(Recorded data)

= = =

Background: an optimization exercise with open tools, aiming at small area, a short achievable clock period and few clock cycles per item. Do not read the settings as production practice. Where RTL was checked, it was by simulation tests only, not by an equivalence proof against the original. For run 2, only the layout was checked, not whether the RTL still works.

==> flow/design.v (outline; a module is shown in full before it is edited, if it fits) <==
// module iq_mul24: 1869 lines
// module iq_cvt: 33 lines
// module intgemm_quant4: 184 lines
module intgemm_quant4 (
    input  wire         clk,
    input  wire         rst,         
    input  wire         in_valid,
    output wire         in_ready,
    input  wire         in_mode8,    
    input  wire [31:0]  in_scale,
    input  wire [127:0] in_data,     
    output reg          out_valid,
    input  wire         out_ready,
    output reg  [63:0]  out_codes    
);
  // ...
==> flow/run.sh <==
#!/bin/bash
# synth_recipe.tcl (not shown) runs the flow's synth.tcl, then flattens the netlist and writes it again
# the make line also repeats each setting of config.mk as NAME=value (left out here)
make -C /OpenROAD-flow-scripts/flow DESIGN_CONFIG=/design/flow/config.mk WORK_HOME=/design/flow/orfs CLKGATE_MAP_FILE= SYNTH_SCRIPT=/design/flow/synth_recipe.tcl finish
==> flow/config.mk <==
export PLATFORM = sky130hd
export DESIGN_NAME = intgemm_quant4
export DESIGN_NICKNAME = intgemm_quant4
export VERILOG_FILES = /design/flow/design.v
export SDC_FILE = /design/flow/constraint.sdc
export NUM_CORES = 4
export LEC_CHECK = 0
export ABC_AREA = 1
export ABC_CLOCK_PERIOD_IN_PS = 6000
export CAP_MARGIN = 20
export CORE_MARGIN = 2
export CORE_UTILIZATION = 45
export PLACE_DENSITY = 0.55
export SLEW_MARGIN = 20
==> flow/constraint.sdc <==
create_clock -name core_clock -period 24.0 [get_ports {clk}]
set_input_delay 4.8000 -clock core_clock [delete_from_list [all_inputs] [get_ports {clk}]]
set_output_delay 4.8000 -clock core_clock [all_outputs]
set_load 0.01 [all_outputs]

= = =

__WHAT THIS TASK INVOLVES__
When you answer, set down the entries above precisely as they read.

__SOLUTION BELOW__
Background: an optimization exercise with open tools, aiming at small area, a short achievable clock period and few clock cycles per item. Do not read the settings as production practice. Where RTL was checked, it was by simulation tests only, not by an equivalence proof against the original. For run 2, only the layout was checked, not whether the RTL still works.

==> flow/design.v (outline; a module is shown in full before it is edited, if it fits) <==
// module iq_mul24: 1869 lines
// module iq_cvt: 33 lines
// module intgemm_quant4: 184 lines
module intgemm_quant4 (
    input  wire         clk,
    input  wire         rst,         
    input  wire         in_valid,
    output wire         in_ready,
    input  wire         in_mode8,    
    input  wire [31:0]  in_scale,
    input  wire [127:0] in_data,     
    output reg          out_valid,
    input  wire         out_ready,
    output reg  [63:0]  out_codes    
);
  // ...
==> flow/run.sh <==
#!/bin/bash
# synth_recipe.tcl (not shown) runs the flow's synth.tcl, then flattens the netlist and writes it again
# the make line also repeats each setting of config.mk as NAME=value (left out here)
make -C /OpenROAD-flow-scripts/flow DESIGN_CONFIG=/design/flow/config.mk WORK_HOME=/design/flow/orfs CLKGATE_MAP_FILE= SYNTH_SCRIPT=/design/flow/synth_recipe.tcl finish
==> flow/config.mk <==
export PLATFORM = sky130hd
export DESIGN_NAME = intgemm_quant4
export DESIGN_NICKNAME = intgemm_quant4
export VERILOG_FILES = /design/flow/design.v
export SDC_FILE = /design/flow/constraint.sdc
export NUM_CORES = 4
export LEC_CHECK = 0
export ABC_AREA = 1
export ABC_CLOCK_PERIOD_IN_PS = 6000
export CAP_MARGIN = 20
export CORE_MARGIN = 2
export CORE_UTILIZATION = 45
export PLACE_DENSITY = 0.55
export SLEW_MARGIN = 20
==> flow/constraint.sdc <==
create_clock -name core_clock -period 24.0 [get_ports {clk}]
set_input_delay 4.8000 -clock core_clock [delete_from_list [all_inputs] [get_ports {clk}]]
set_output_delay 4.8000 -clock core_clock [all_outputs]
set_load 0.01 [all_outputs]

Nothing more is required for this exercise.